Fifty-two died; only 48 were buried, though, before the Mother Superior spent the rest of the convent’s money on a DVD player. Until the burial money is raised, the remaining four dead nuns are being kept in the freezer — until the Board of Health finds out, that is.
If this sounds like an extraordinarily distasteful storyline for a musical, well, you’re right. (I won’t even mention the part where one of the nuns accidentally gets high on inhalants.) But its outlandishness can be forgiven when presented in such a whimsical, giddily morbid fashion. There is something inherently funny about seeing women dressed in full nun regalia dancing around like the Rockettes (one of them even does a cartwheel!), and you have to respect a show about nuns that, by its own admission, never stoops to doing “penguin jokes.”

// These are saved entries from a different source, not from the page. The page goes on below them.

--- src/design/bdl_pkg.sv ---
// Shared constants, types and helper functions of the binaural delay, lowpass and reverb block.
package bdl_pkg;

  localparam int SAMPLE_W     = 17;
  localparam int PCM_W        = 16;
  localparam int STATE_W      = 25;
  localparam int Q_FRAC       = 15;

  localparam int DELAY_DEPTH  = 128;
  localparam int MAX_DELAY    = 64;
  localparam int REVERB_DEPTH = 1024;
  localparam int DA_W         = $clog2(DELAY_DEPTH);
  localparam int RA_W         = $clog2(REVERB_DEPTH);
  localparam int RL_W         = $clog2(REVERB_DEPTH + 1);

  localparam int DELAY_W      = 7;
  localparam int COEF_W       = 16;
  localparam int LEVEL_W      = 15;
  localparam int LEN_W        = 10;
  localparam int CFG_ADDR_W   = 3;
  localparam int CFG_DATA_W   = 16;

  localparam int EAR_LAT      = 5;

  localparam logic [COEF_W-1:0]  COEF_ONE     = COEF_W'(1 << Q_FRAC);
  localparam logic [COEF_W-1:0]  COEF_RESET   = COEF_W'(19412);
  localparam logic [LEVEL_W-1:0] LEVEL_RESET  = LEVEL_W'(4915);
  localparam logic [LEN_W-1:0]   LENGTH_RESET = LEN_W'(512);

  localparam int PCM_MAX_I = (1 << (PCM_W - 1)) - 1;
  localparam logic signed [PCM_W+1:0] PCM_MAX = (PCM_W+2)'(PCM_MAX_I);
  localparam logic signed [PCM_W+1:0] PCM_MIN = (PCM_W+2)'(-PCM_MAX_I - 1);

  typedef enum logic [CFG_ADDR_W-1:0] {
    REG_EFFECT_ENABLE,
    REG_REVERB_ENABLE,
    REG_LEFT_DELAY,
    REG_RIGHT_DELAY,
    REG_LOWPASS_FEEDBACK,
    REG_REVERB_GAIN,
    REG_REVERB_LENGTH
  } cfg_reg_t;

  typedef enum logic [3:0] {
    ST_IDLE,
    ST_MOD,
    ST_MONO,
    ST_TAP,
    ST_EAR,
    ST_AVG,
    ST_MUL,
    ST_ACC,
    ST_MIX,
    ST_OUT
  } seq_state_t;

  function automatic logic signed [PCM_W-1:0] sat_pcm(input logic signed [PCM_W+1:0] v);
    if (v > PCM_MAX) return PCM_MAX[PCM_W-1:0];
    if (v < PCM_MIN) return PCM_MIN[PCM_W-1:0];
    return v[PCM_W-1:0];
  endfunction

endpackage
[config.mk]
export PLATFORM = sky130hd
export DESIGN_NAME = job_slot_dispatcher
export DESIGN_NICKNAME = d
export VERILOG_FILES = /design/src/design/jsd_pkg.sv /design/src/design/job_slot_dispatcher.sv /design/src/design/jsd_cell.sv
export VERILOG_INCLUDE_DIRS = /design/src /design/src/design
export SDC_FILE = /design/constraint.sdc
export NUM_CORES = 2
export LEC_CHECK = 0
export ABC_AREA = 1
export BUFFER_PORTS_ARGS = -buffer_cell sky130_fd_sc_hd__buf_2
export CAP_MARGIN = 20
export CORE_MARGIN = 1
export CORE_UTILIZATION = 55
export DETAILED_ROUTE_END_ITERATION = 8
export PLACE_DENSITY_LB_ADDON = 0.08
export SLEW_MARGIN = 10
export SYNTH_ARGS = -nofsm -noshare
export SYNTH_HDL_FRONTEND = slang
export SYNTH_SLANG_ARGS = --single-unit
[constraint.sdc]
create_clock -name i_clk -period 8.4 [get_ports i_clk]
set_clock_uncertainty 0.2 [all_clocks]
set_input_delay 0 -clock i_clk [delete_from_list [all_inputs] [get_ports i_clk]]
set_output_delay 0 -clock i_clk [all_outputs]
set_load 0.02 [all_outputs]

“Nunsense” is the name of the show that five of the surviving nuns are putting on, and we are their audience for that show (they therefore assume we’re all Catholic, by the way). We also see some behind-the-scenes drama, though, as the street-wise Sister Mary Robert Anne wants to do her own number; Sister Mary Amnesia struggles to remember who she was before a crucifix fell on her and wiped out her memory; Sister Mary Leo wants to be a ballerina; and Sister Mary Hubert wants to be Mother Superior.

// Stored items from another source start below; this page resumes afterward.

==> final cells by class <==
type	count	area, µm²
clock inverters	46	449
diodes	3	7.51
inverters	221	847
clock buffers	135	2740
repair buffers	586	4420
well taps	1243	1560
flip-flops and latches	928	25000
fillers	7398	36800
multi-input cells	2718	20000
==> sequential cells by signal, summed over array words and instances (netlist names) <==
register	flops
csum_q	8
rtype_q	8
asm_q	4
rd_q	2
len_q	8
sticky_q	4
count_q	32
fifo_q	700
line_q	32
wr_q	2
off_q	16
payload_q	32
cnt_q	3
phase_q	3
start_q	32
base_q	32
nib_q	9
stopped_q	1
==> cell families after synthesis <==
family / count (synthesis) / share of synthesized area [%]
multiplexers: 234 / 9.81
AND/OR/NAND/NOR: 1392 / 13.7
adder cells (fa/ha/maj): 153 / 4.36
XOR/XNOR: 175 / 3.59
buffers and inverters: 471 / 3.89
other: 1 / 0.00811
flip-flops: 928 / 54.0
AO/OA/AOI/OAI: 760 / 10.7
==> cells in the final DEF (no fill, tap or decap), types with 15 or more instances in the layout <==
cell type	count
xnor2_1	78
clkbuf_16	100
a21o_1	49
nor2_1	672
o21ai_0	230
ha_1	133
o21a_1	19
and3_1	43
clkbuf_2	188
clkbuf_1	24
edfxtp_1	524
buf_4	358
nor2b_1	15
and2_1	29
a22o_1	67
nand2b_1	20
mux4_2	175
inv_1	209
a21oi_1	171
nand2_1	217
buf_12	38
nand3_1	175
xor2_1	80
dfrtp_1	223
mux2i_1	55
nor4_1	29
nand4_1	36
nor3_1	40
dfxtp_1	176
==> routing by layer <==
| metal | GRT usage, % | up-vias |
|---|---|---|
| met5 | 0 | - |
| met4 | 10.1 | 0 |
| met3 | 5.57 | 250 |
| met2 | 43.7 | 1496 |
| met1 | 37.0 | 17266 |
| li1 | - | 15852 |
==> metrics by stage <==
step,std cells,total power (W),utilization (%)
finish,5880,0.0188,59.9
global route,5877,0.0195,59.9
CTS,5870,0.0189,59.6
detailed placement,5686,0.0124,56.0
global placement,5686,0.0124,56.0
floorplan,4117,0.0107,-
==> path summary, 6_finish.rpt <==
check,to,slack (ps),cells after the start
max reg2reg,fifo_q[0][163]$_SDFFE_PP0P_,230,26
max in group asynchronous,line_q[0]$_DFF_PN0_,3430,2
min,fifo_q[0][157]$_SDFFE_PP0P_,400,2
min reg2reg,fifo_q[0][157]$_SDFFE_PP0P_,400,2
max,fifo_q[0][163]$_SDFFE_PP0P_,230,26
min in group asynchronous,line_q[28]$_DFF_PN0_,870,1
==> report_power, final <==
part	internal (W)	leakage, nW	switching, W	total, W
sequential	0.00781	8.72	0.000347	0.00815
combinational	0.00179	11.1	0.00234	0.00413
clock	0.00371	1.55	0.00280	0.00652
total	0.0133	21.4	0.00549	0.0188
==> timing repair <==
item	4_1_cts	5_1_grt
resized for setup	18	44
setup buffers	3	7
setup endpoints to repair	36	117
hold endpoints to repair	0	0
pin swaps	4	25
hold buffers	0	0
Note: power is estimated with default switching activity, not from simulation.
`config.mk`:
```
export PLATFORM = sky130hd
export DESIGN_NAME = blockwise_upload_sequencer_core
export DESIGN_NICKNAME = d
export VERILOG_FILES = /design/src/rtl/bwu_pkg.sv /design/src/rtl/bwu_ctrl.sv /design/src/rtl/bwu_emit.sv /design/src/rtl/blockwise_upload_sequencer_core.sv
export SDC_FILE = /design/constraint.sdc
export NUM_CORES = 1
export LEC_CHECK = 0
export CORE_MARGIN = 3
export CORE_UTILIZATION = 35
export DETAILED_ROUTE_END_ITERATION = 16
export DONT_BUFFER_PORTS = 1
export GPL_TIMING_DRIVEN = 0
export PLACE_DENSITY = 0.5
export SLEW_MARGIN = 20
export SYNTH_ARGS = -nofsm -noshare
export SYNTH_HDL_FRONTEND = slang
export SYNTH_SLANG_ARGS = --single-unit
```
`constraint.sdc`:
```
create_clock -name clk -period 8.9 [get_ports clk]
set_input_delay 0 -clock clk [delete_from_list [all_inputs] [get_ports clk]]
set_output_delay 0 -clock clk [all_outputs]
set_load 0.01 [all_outputs]
```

There are some wonderful jokes and one-liners. While thumbing through the convent’s cookbook “Baking with the Blessed Virgin Mary,” they find Mary Magdalene Tarts, which two of the sisters observe must be “easy and cheap” to make.
The only potential problem with the show is its mockery, sometimes gentle and sometimes quite pointed, of Catholicism. When it’s being done by Catholics for a Catholic audience, everyone can laugh together. But there’s something uneasy about Mormons making fun of Catholics for a Mormon audience — and the fact that the Mormon audience laughs really hard at it. I would bet that if Catholics did a show in this valley making fun of Mormonism, it wouldn’t go over very well. People would get all huffy and righteously indignant and say, “How dare you make fun of our religion,” and “That’s just not funny.” (Of course, in an ideal world, everyone would just take the joke and be fine with it.) I’d be curious to see a Catholic’s reaction to “Nunsense,” as performed by LDS people in an LDS community.
The show is double-cast, and two of the Friday performers were filling in when I saw it on a Thursday. This makes reviewing individual performers difficult, because while some of the onstage chemistry was a bit off, it’s probably because members of both casts, not used to working together, had to work together (which is Reason No. 1 not to double-cast your show — or if you do, to keep the casts separate.)
Ignoring any notions of religious implications or political correctness, the show is audaciously funny, deftly staged and directed by Sister Mary Syd Riggs (as the program calls her), and energetically performed by five women in costumes that are probably nun-too-cool to be hopping around in.
One of the most amusing aspects of this show was the program, in which every cast and crew member's name was preceded by "Sister Mary." So the director was "Sister Mary Syd Riggs" (just Syd Riggs in real life), and the costumes came from "The Order of Archive Costumes, Orem, Utah Diocese." I enjoy cleverness in a show's program.